> _INPUT DATA_
····················

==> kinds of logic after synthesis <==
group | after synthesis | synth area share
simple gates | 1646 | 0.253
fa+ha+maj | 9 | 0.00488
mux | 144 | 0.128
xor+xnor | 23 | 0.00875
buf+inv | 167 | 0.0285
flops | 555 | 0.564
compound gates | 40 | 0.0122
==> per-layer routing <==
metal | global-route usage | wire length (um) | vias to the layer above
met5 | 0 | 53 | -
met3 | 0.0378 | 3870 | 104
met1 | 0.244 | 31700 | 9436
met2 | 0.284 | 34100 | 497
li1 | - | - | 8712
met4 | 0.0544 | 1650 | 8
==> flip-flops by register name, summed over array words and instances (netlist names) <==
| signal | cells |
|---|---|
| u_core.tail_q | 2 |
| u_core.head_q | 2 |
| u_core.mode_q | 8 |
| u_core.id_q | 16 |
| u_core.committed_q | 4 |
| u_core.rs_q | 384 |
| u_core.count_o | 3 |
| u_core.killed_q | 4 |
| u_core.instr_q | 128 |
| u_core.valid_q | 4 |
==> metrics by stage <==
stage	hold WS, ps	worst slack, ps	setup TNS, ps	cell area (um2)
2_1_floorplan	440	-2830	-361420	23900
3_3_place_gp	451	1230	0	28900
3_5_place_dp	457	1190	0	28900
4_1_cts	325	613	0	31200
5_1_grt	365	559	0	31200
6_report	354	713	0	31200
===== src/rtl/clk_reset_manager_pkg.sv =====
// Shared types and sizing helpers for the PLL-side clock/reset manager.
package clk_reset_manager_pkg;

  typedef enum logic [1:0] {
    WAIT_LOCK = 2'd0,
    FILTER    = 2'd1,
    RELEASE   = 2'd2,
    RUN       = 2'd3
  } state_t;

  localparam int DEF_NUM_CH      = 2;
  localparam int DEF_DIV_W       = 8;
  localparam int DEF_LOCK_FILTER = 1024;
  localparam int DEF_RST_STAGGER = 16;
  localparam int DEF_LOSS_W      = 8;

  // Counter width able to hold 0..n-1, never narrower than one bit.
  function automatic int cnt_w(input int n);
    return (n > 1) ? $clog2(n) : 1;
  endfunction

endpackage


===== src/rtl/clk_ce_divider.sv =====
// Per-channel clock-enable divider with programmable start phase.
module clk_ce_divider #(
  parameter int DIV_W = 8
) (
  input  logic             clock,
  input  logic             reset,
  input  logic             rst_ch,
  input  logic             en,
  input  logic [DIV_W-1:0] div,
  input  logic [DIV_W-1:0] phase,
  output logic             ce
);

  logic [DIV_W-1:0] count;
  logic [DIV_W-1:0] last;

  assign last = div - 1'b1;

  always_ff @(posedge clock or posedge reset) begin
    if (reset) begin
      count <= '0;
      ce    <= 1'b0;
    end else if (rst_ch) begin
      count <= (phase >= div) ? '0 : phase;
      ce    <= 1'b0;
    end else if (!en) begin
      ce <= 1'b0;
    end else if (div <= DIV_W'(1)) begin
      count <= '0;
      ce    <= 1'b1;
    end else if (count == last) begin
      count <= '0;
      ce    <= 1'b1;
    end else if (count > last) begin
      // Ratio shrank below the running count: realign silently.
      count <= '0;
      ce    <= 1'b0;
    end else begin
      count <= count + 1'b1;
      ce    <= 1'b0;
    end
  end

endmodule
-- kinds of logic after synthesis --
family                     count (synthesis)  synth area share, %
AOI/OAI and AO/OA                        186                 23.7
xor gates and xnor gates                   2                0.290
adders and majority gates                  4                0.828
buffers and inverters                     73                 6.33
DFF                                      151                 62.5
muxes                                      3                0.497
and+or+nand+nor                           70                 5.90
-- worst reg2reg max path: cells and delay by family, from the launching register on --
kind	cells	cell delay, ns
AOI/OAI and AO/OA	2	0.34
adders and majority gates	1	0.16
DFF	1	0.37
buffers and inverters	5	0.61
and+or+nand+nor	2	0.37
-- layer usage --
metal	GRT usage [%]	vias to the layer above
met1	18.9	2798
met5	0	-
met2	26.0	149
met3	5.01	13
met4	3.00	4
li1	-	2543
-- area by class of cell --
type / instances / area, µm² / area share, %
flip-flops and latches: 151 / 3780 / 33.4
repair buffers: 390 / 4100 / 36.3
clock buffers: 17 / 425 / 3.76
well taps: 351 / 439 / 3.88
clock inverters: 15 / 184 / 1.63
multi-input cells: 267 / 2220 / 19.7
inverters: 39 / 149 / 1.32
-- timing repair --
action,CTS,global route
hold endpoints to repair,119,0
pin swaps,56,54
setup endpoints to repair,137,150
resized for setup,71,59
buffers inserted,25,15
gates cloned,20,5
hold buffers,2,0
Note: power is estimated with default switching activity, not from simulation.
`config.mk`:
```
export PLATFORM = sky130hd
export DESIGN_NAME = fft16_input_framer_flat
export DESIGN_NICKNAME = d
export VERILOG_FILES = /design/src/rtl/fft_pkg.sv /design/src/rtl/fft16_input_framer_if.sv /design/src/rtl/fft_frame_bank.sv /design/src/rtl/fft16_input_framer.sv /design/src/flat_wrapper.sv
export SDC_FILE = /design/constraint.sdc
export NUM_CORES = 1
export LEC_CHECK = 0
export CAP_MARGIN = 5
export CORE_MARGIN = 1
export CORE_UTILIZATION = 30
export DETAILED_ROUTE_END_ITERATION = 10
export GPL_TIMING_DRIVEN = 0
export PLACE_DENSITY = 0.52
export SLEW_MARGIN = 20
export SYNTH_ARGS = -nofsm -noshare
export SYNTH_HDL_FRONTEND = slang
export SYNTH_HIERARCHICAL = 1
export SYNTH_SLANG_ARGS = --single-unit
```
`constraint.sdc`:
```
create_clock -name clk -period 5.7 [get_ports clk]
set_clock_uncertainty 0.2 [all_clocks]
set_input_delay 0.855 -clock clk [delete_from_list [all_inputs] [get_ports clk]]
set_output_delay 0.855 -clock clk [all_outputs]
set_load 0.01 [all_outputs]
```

····················

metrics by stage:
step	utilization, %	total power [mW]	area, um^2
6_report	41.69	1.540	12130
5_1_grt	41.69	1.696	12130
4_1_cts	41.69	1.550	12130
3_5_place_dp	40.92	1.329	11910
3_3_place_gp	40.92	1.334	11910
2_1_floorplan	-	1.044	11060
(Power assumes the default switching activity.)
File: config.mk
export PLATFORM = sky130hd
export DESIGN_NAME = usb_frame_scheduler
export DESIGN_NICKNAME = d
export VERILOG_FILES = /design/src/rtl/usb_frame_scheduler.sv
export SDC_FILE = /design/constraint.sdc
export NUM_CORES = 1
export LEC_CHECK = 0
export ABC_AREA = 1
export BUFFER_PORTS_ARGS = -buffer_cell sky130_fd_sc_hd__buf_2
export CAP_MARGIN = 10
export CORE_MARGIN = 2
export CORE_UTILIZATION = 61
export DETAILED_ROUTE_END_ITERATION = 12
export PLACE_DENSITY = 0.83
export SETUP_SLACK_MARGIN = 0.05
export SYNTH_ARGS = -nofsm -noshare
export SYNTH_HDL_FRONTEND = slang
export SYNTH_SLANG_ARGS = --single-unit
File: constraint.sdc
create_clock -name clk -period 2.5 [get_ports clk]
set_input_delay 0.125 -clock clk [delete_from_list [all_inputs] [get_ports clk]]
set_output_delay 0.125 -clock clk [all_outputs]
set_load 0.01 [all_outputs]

····················

State how many lines in the records contain the string "xnor". Give the number with no words around it.

> _REPLY_
2